Il legislatore con il richiamo all’art. 10-bis estende al delitto di omesso versamento dell’imposta sul valore aggiunto la sanzione (da sei mesi a due anni di reclusione) e la soglia di punibilità (cinquantamila euro) previste per l’omesso versamento di ritenute.
Il reato di omesso versamento dell’IVA si realizza quando un contribuente presenta la dichiarazione annuale ai fini dell’IVA, dalla quale risulta un debito superiore a cinquantamila euro, per ciascun periodo d’imposta, senza eseguire il pagamento dovuto entro il 27 dicembre dell’anno successivo.
Ma vi sono gli artt. 4 e 5 del D. Lgs. n. 74/2000 che prevedono rispettivamente i delitti di infedele dichiarazione ed omessa dichiarazione e questi sono illeciti più gravi rispetto all’omesso versamento dell’IVA. Il contribuente che, al fine di evadere l’IVA, presenta una dichiarazione infedele o non presenta la dichiarazione, sceglie una condotta più ingannevole e sleale, poiché finalizzata ad ostacolare l’accertamento, rispetto a quella del contribuente che, dopo avere presentato la dichiarazione, omette di versare l’imposta che lo stesso autoliquida.
Gli artt.4 e 5 D. Lgs. n.74/2000 prevedevano soglie di punibilità più elevate per i delitti di dichiarazione infedele e omessa dichiarazione rispetto a quella prevista per l’omesso versamento dell’IVA, realizzando una situazione anomala.
Per il delitto di omessa dichiarazione la soglia di punibilità era di € 77.468,53 e per il delitto di dichiarazione infedele la soglia di punibilità era di €103.291,38 (prima delle modifiche dell’art.2 co. 36 del D.L. n. 138/2011 aggiunto dalla legge di conversione n. 148/2011).
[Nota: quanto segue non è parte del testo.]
<file path="src/rtl/iosram_wr_drain_pkg.sv">
// Shared types and sizing for the IO SRAM write-drain path.
//   drain_state_e : drain FSM states (IDLE, SEND)
//   io_word_t     : {addr, data} word layout at the default widths
//   BEATS / BW    : beats per word and beat-index width at the default widths
//   beats_of / beat_idx_w : the same derivations for any parameterisation
package iosram_wr_drain_pkg;

  localparam int unsigned IO_ADDR_WIDTH_DEF = 16;
  localparam int unsigned IO_DATA_WIDTH_DEF = 256;
  localparam int unsigned BEAT_WIDTH_DEF    = 32;
  localparam int unsigned FIFO_DEPTH_DEF    = 4;

  function automatic int unsigned beats_of(input int unsigned dw, input int unsigned bw);
    return dw / bw;
  endfunction

  // A single-beat word still needs one index bit so bus_addr never has a zero-width slice.
  function automatic int unsigned beat_idx_w(input int unsigned beats);
    return (beats > 1) ? $clog2(beats) : 1;
  endfunction

  localparam int unsigned BEATS = beats_of(IO_DATA_WIDTH_DEF, BEAT_WIDTH_DEF);
  localparam int unsigned BW    = beat_idx_w(BEATS);

  typedef enum logic {IDLE, SEND} drain_state_e;

  typedef struct packed {
    logic [IO_ADDR_WIDTH_DEF-1:0] addr;
    logic [IO_DATA_WIDTH_DEF-1:0] data;
  } io_word_t;

endpackage

</file>
<file path="src/rtl/iosram_wr_drain_fifo.sv">
// Synchronous FIFO holding buffered IO words.
//   clk, rst   : clock, asynchronous active-high reset (empties the FIFO)
//   push_i     : write wdata_i at the tail (caller guarantees room or a same-cycle pop)
//   pop_i      : retire the head entry (ignored when empty)
//   wdata_i    : word to write
//   rdata_o    : current head entry
//   full_o, empty_o, count_o : occupancy status
// Pointers carry one extra wrap bit so full and empty differ only in the MSB.
module iosram_wr_drain_fifo #(
  parameter int unsigned WIDTH = 8,
  parameter int unsigned DEPTH = 4,
  localparam int unsigned AW   = $clog2(DEPTH),
  localparam int unsigned PW   = AW + 1
) (
  input  logic             clk,
  input  logic             rst,
  input  logic             push_i,
  input  logic             pop_i,
  input  logic [WIDTH-1:0] wdata_i,
  output logic [WIDTH-1:0] rdata_o,
  output logic             full_o,
  output logic             empty_o,
  output logic [PW-1:0]    count_o
);

  logic [WIDTH-1:0] mem_q [DEPTH];
  logic [PW-1:0]    wr_q;
  logic [PW-1:0]    rd_q;
  logic             do_pop;

  assign do_pop = pop_i & ~empty_o;

  always_ff @(posedge clk or posedge rst) begin
    if (rst) begin
      wr_q <= '0;
      rd_q <= '0;
    end else begin
      if (push_i) wr_q <= wr_q + PW'(1);
      if (do_pop) rd_q <= rd_q + PW'(1);
    end
  end

  always_ff @(posedge clk) begin
    if (push_i) mem_q[wr_q[AW-1:0]] <= wdata_i;
  end

  assign rdata_o = mem_q[rd_q[AW-1:0]];
  assign empty_o = (wr_q == rd_q);
  assign full_o  = (wr_q[AW] != rd_q[AW]) && (wr_q[AW-1:0] == rd_q[AW-1:0]);
  assign count_o = wr_q - rd_q;

endmodule

</file>
<file path="src/rtl/iosram_wr_drain.sv">
// Drains the IO-write word stream onto a valid/ready beat bus.
//   clk, rst                : clock, asynchronous active-high reset
//   io_en_in/addr_in/data_in: incoming words, no backpressure
//   bus_valid/bus_ready     : beat handshake
//   bus_addr                : {word addr, beat index}
//   bus_data                : beat payload, LSB slice of the word first
//   bus_last                : final beat of a word
//   overflow                : sticky, a word arrived while the FIFO was full
//   busy                    : FIFO non-empty or a word is being sent
// Optional feature macro IOSRAM_WR_DRAIN_STATS_EN adds stat_words (drained
// words) and stat_drops (dropped words, saturating).
module iosram_wr_drain
  import iosram_wr_drain_pkg::*;
#(
  parameter int unsigned IO_ADDR_WIDTH = IO_ADDR_WIDTH_DEF,
  parameter int unsigned IO_DATA_WIDTH = IO_DATA_WIDTH_DEF,
  parameter int unsigned BEAT_WIDTH    = BEAT_WIDTH_DEF,
  parameter int unsigned FIFO_DEPTH    = FIFO_DEPTH_DEF,
  localparam int unsigned WB           = beat_idx_w(beats_of(IO_DATA_WIDTH, BEAT_WIDTH))
) (
  input  logic                        clk,
  input  logic                        rst,
  input  logic                        io_en_in,
  input  logic [IO_ADDR_WIDTH-1:0]    io_addr_in,
  input  logic [IO_DATA_WIDTH-1:0]    io_data_in,
  output logic                        bus_valid,
  input  logic                        bus_ready,
  output logic [IO_ADDR_WIDTH+WB-1:0] bus_addr,
  output logic [BEAT_WIDTH-1:0]       bus_data,
  output logic                        bus_last,
  output logic                        overflow,
  output logic                        busy
`ifdef IOSRAM_WR_DRAIN_STATS_EN
  ,
  output logic [31:0]                 stat_words,
  output logic [15:0]                 stat_drops
`endif
);

  localparam int unsigned NBEATS    = beats_of(IO_DATA_WIDTH, BEAT_WIDTH);
  localparam int unsigned CW        = $clog2(FIFO_DEPTH) + 1;
  localparam logic [WB-1:0] LAST_BEAT = WB'(NBEATS - 1);

  typedef struct packed {
    logic [IO_ADDR_WIDTH-1:0] addr;
    logic [IO_DATA_WIDTH-1:0] data;
  } word_t;

  word_t        wr_word;
  word_t        head;
  logic         fifo_push;
  logic         fifo_pop;
  logic         fifo_full;
  logic         fifo_empty;
  logic [CW-1:0] fifo_count;
  logic         drop;
  logic         on_last;

  drain_state_e  state_q, state_d;
  logic [WB-1:0] beat_q, beat_d;
  logic          overflow_q;

  assign wr_word = '{addr: io_addr_in, data: io_data_in};

  // A pop in the same cycle frees the slot, so a full FIFO still accepts.
  assign fifo_push = io_en_in & (~fifo_full | fifo_pop);
  assign drop      = io_en_in & fifo_full & ~fifo_pop;

  iosram_wr_drain_fifo #(
    .WIDTH ($bits(word_t)),
    .DEPTH (FIFO_DEPTH)
  ) u_fifo (
    .clk     (clk),
    .rst     (rst),
    .push_i  (fifo_push),
    .pop_i   (fifo_pop),
    .wdata_i (wr_word),
    .rdata_o (head),
    .full_o  (fifo_full),
    .empty_o (fifo_empty),
    .count_o (fifo_count)
  );

  assign on_last = (beat_q == LAST_BEAT);

  always_comb begin
    state_d   = state_q;
    beat_d    = beat_q;
    fifo_pop  = 1'b0;
    bus_valid = 1'b0;
    bus_last  = 1'b0;
    bus_addr  = '0;
    bus_data  = '0;
    unique case (state_q)
      IDLE: begin
        if (!fifo_empty) begin
          state_d = SEND;
          beat_d  = '0;
        end
      end
      SEND: begin
        bus_valid = 1'b1;
        bus_last  = on_last;
        bus_addr  = {head.addr, beat_q};
        bus_data  = head.data[beat_q*BEAT_WIDTH +: BEAT_WIDTH];
        if (bus_ready) begin
          if (on_last) begin
            fifo_pop = 1'b1;
            beat_d   = '0;
            // A word pushed alongside the final pop keeps the stream bubble-free.
            if (fifo_count == CW'(1) && !io_en_in) state_d = IDLE;
          end else begin
            beat_d = beat_q + WB'(1);
          end
        end
      end
      default: state_d = IDLE;
    endcase
  end

  always_ff @(posedge clk or posedge rst) begin
    if (rst) begin
      state_q    <= IDLE;
      beat_q     <= '0;
      overflow_q <= 1'b0;
    end else begin
      state_q <= state_d;
      beat_q  <= beat_d;
      if (drop) overflow_q <= 1'b1;
    end
  end

  assign overflow = overflow_q;
  assign busy     = (fifo_count != '0) | (state_q == SEND);

`ifdef IOSRAM_WR_DRAIN_STATS_EN
  logic [31:0] words_q;
  logic [15:0] drops_q;

  always_ff @(posedge clk or posedge rst) begin
    if (rst) begin
      words_q <= '0;
      drops_q <= '0;
    end else begin
      if (fifo_pop) words_q <= words_q + 32'd1;
      if (drop && drops_q != '1) drops_q <= drops_q + 16'd1;
    end
  end

  assign stat_words = words_q;
  assign stat_drops = drops_q;
`endif

endmodule

</file>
Si trattava della mancanza di coordinamento normativo che portava a conseguenze ingiuste: quando l’IVA dovuta dal contribuente era compresa tra soglie di € 50.000,00 ed € 77.468,53 il soggetto che avesse presentato la dichiarazione IVA e non avesse versato l’imposta sarebbe incorso nella responsabilità penale per omessa dichiarazione avendo superato la soglia di punibilità (€ 50.000,00), mentre chi nello stesso caso (IVA dovuta dal contribuente compresa tra € 50.000,00 ed € 77.468,53) avesse omesso la dichiarazione annuale per evadere l’imposta, sarebbe andato esente da pena non essendo raggiunta la soglia di punibilità.
Ugualmente nel caso di chi avesse presentato una dichiarazione infedele al fine di evadere l’imposta (con soglia di punibilità più alta: 103.291,38) e chi avesse presentato la dichiarazione infedele (per importi IVA dovuta e non versata compresi tra € 50,000 ed € 103.291,38) sarebbe rimasto esente da pena per il mancato raggiungimento della soglia di punibilità, mentre chi avesse presentato una dichiarazione veritiera e non avesse poi pagato l’imposta sarebbe risultato penalmente responsabile per il superamento della soglia di € 50.000,00.
Questo fatto è stato ritenuto lesivo del principio di uguaglianza sancito dall’art. 3 della Costituzione in quanto determinava il risultato di riservare un trattamento sanzionatorio più pesante a chi avesse tenuto la condotta meno lesiva.
Il problema è stato risolto dall’art. 2 co. 36 vicies semel del D.L. n. 138/2011, aggiunto dalla legge di conversione n. 148/2011, che riduceva la soglia di punibilità dell’omessa dichiarazione ad € 30.000,00 (lettera f) e quella della dichiarazione infedele ad € 50.000,00 (lettera d).
Le modifiche sarebbero state applicabili ai soli fatti compiuti successivamente alla data di entrata in vigore della legge di conversione (17 settembre 2011) e avrebbero lasciato intatto il problema per i fatti anteriori tale data.
La Corte Costituzionale con sentenza n. 80/2014 ha ritenuto esistente la violazione del principio di uguaglianza e ha rimosso la disparità di trattamento stabilendo che per i fatti anteriori al 17 settembre 2011 la soglia di punibilità per l’omesso versamento IVA deve essere allineata alla soglia prevista per la dichiarazione infedele che abbia superato la soglia di € 103.291,38.